<file path="config.mk">
export PLATFORM = sky130hd
export DESIGN_NAME = rca_n_bit
export DESIGN_NICKNAME = d
export VERILOG_FILES = /design/src/rtl/rca_n_bit.sv
export SDC_FILE = /design/constraint.sdc
export NUM_CORES = 1
export LEC_CHECK = 0
export ABC_CLOCK_PERIOD_IN_PS = 2750
export CORE_AREA = 2 2 39 41
export DETAILED_ROUTE_END_ITERATION = 16
export DIE_AREA = 0 0 41 43
export GPL_TIMING_DRIVEN = 0
export HOLD_SLACK_MARGIN = 0.06
export PLACE_DENSITY_LB_ADDON = 0.2
export SYNTH_ARGS = -nofsm -noshare
export SYNTH_HDL_FRONTEND = slang
export SYNTH_SLANG_ARGS = --single-unit
</file>
<file path="constraint.sdc">
create_clock -name clk -period 2.75 [get_ports clk]
set_input_delay 0.4125 -clock clk [delete_from_list [all_inputs] [get_ports clk]]
set_output_delay 0.4125 -clock clk [all_outputs]
set_load 0.05 [all_outputs]
</file>
$ cat src/rtl/uart_pkg.sv
// Shared UART definitions: receiver state encoding, oversampling constants
// and a parity helper. The transmitter imports the same package.
package uart_pkg;

  localparam int         OVERSAMPLE  = 16;
  localparam logic [3:0] MID_SAMPLE  = 4'd7;
  localparam logic [3:0] LAST_SAMPLE = 4'd15;

  typedef enum logic [2:0] {
    RX_IDLE   = 3'd0,
    RX_START  = 3'd1,
    RX_DATA   = 3'd2,
    RX_PARITY = 3'd3,
    RX_STOP   = 3'd4
  } rx_state_e;

  // Parity bit over the low nbits of data; odd=1 selects odd parity.
  function automatic logic calc_parity(input logic [8:0] data,
                                       input int         nbits,
                                       input logic       odd);
    logic p;
    p = odd;
    for (int i = 0; i < 9; i++) begin
      if (i < nbits) p = p ^ data[i];
    end
    return p;
  endfunction

endpackage

$ cat src/rtl/uart_rx_if.sv
// Received-byte handshake between uart_rx (master) and the register/FIFO
// layer (slave): rx_data is qualified by rx_valid and taken on rx_ready.
interface uart_rx_if #(
  parameter int DATA_BITS = 8
) ();

  logic [DATA_BITS-1:0] rx_data;
  logic                 rx_valid;
  logic                 rx_ready;

  modport master (output rx_data, output rx_valid, input rx_ready);
  modport slave  (input rx_data, input rx_valid, output rx_ready);

endinterface

$ cat src/rtl/uart_sync.sv
// Parametric N-flop synchroniser for a single asynchronous bit. All flops
// reset to RST_VAL so an idle-high line does not look like a start bit.
module uart_sync #(
  parameter int   STAGES  = 2,
  parameter logic RST_VAL = 1'b0
) (
  input  logic clk,
  input  logic arst_n,
  input  logic d,
  output logic q
);

  logic [STAGES-1:0] sync_q;

  // Shift the asynchronous input through the flop chain.
  always_ff @(posedge clk) begin
    // NOTE: non-blocking assignments make every stage sample the previous
    // stage's old value; blocking would collapse the chain into one flop.
    if (!arst_n) sync_q <= {STAGES{RST_VAL}};
    else         sync_q <= {sync_q[STAGES-2:0], d};
  end

  assign q = sync_q[STAGES-1];

endmodule

$ cat src/rtl/uart_rx.sv
// 16x oversampling UART receiver, LSB-first frames, valid/ready output.
// Optional parity bit enabled by defining UART_RX_PARITY_EN; without it
// the frame is start + DATA_BITS + stop and parity_err is tied low.
module uart_rx
  import uart_pkg::*;
#(
  parameter int DATA_BITS   = 8,
  parameter int SYNC_STAGES = 2
) (
  input  logic      clk,
  input  logic      arst_n,
  input  logic      rx_clk_en,
  input  logic      rx_en,
  input  logic      rxd,
`ifdef UART_RX_PARITY_EN
  input  logic      parity_odd,
`endif
  uart_rx_if.master rx_if,
  output logic      busy,
  output logic      frame_err,
  output logic      parity_err,
  output logic      overrun_err
);

  localparam logic [2:0] S_IDLE   = RX_IDLE;
  localparam logic [2:0] S_START  = RX_START;
  localparam logic [2:0] S_DATA   = RX_DATA;
  localparam logic [2:0] S_STOP   = RX_STOP;
`ifdef UART_RX_PARITY_EN
  localparam logic [2:0] S_PARITY = RX_PARITY;
`endif
  localparam logic [3:0] LAST_BIT = 4'(DATA_BITS - 1);

  logic                 rxd_s;
  logic [2:0]           state_q;
  logic [3:0]           os_cnt;
  logic [3:0]           bit_idx;
  logic [DATA_BITS-1:0] shift_q;
  logic [DATA_BITS-1:0] data_q;
  logic                 valid_q;

  logic last_tick;
  logic data_tick;
  logic stop_good;
  logic stop_bad;
  logic accept;
  logic load;

  uart_sync #(
    .STAGES  (SYNC_STAGES),
    .RST_VAL (1'b1)
  ) u_rxd_sync (
    .clk    (clk),
    .arst_n (arst_n),
    .d      (rxd),
    .q      (rxd_s)
  );

  // Sampling points; gated by rx_en so a disabling edge never samples.
  assign last_tick = rx_en && rx_clk_en && (os_cnt == LAST_SAMPLE);
  assign data_tick = last_tick && (state_q == S_DATA);
  assign stop_good = last_tick && (state_q == S_STOP) && rxd_s;
  assign stop_bad  = last_tick && (state_q == S_STOP) && !rxd_s;

  // A byte being accepted this cycle frees the holding register, so a new
  // byte finishing in the same cycle loads instead of overrunning.
  assign accept = valid_q && rx_if.rx_ready;
  assign load   = stop_good && (!valid_q || accept);

  assign busy           = (state_q != S_IDLE);
  assign rx_if.rx_data  = data_q;
  assign rx_if.rx_valid = valid_q;

  // Frame FSM: tick counter and bit index advance only on rx_clk_en.
  always_ff @(posedge clk) begin
    if (!arst_n || !rx_en) begin
      state_q <= S_IDLE;
      os_cnt  <= '0;
      bit_idx <= '0;
    end else if (rx_clk_en) begin
      os_cnt <= os_cnt + 4'd1;
      case (state_q)
        S_IDLE: begin
          os_cnt <= '0;
          if (!rxd_s) state_q <= S_START;
        end
        S_START: begin
          if (os_cnt == MID_SAMPLE) begin
            os_cnt  <= '0;
            bit_idx <= '0;
            state_q <= rxd_s ? S_IDLE : S_DATA;
          end
        end
        S_DATA: begin
          if (os_cnt == LAST_SAMPLE) begin
            bit_idx <= bit_idx + 4'd1;
            if (bit_idx == LAST_BIT) begin
`ifdef UART_RX_PARITY_EN
              state_q <= S_PARITY;
`else
              state_q <= S_STOP;
`endif
            end
          end
        end
`ifdef UART_RX_PARITY_EN
        S_PARITY: begin
          if (os_cnt == LAST_SAMPLE) state_q <= S_STOP;
        end
`endif
        S_STOP: begin
          if (os_cnt == LAST_SAMPLE) state_q <= S_IDLE;
        end
        default: state_q <= S_IDLE;
      endcase
    end
  end

  // Deserialiser: bits arrive LSB first, so shift in at the MSB.
  always_ff @(posedge clk) begin
    if (!arst_n)        shift_q <= '0;
    else if (data_tick) shift_q <= {rxd_s, shift_q[DATA_BITS-1:1]};
  end

  // Holding register, valid/ready handshake and framing/overrun pulses.
  always_ff @(posedge clk) begin
    if (!arst_n) begin
      data_q      <= '0;
      valid_q     <= 1'b0;
      frame_err   <= 1'b0;
      overrun_err <= 1'b0;
    end else begin
      frame_err   <= stop_bad;
      overrun_err <= stop_good && !load;
      if (load) begin
        data_q  <= shift_q;
        valid_q <= 1'b1;
      end else if (accept) begin
        valid_q <= 1'b0;
      end
    end
  end

`ifdef UART_RX_PARITY_EN
  logic par_bad_q;

  // Compare the received parity bit with the one computed over the byte.
  always_ff @(posedge clk) begin
    if (!arst_n) begin
      par_bad_q <= 1'b0;
    end else if (last_tick && (state_q == S_PARITY)) begin
      par_bad_q <= rxd_s != calc_parity(9'(shift_q), DATA_BITS, parity_odd);
    end
  end

  // The parity error is reported alongside the (still delivered) byte.
  always_ff @(posedge clk) begin
    if (!arst_n) parity_err <= 1'b0;
    else         parity_err <= load && par_bad_q;
  end
`else
  assign parity_err = 1'b0;
`endif

endmodule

- [What to produce]: Find the line that contains "if (!arst_n) parity_err <= 1'b0;". Restate it and all lines after it exactly, ending with the final line of the data.

- [Answer for this exercise]:
    if (!arst_n) parity_err <= 1'b0;
    else         parity_err <= load && par_bad_q;
  end
`else
  assign parity_err = 1'b0;
`endif

endmodule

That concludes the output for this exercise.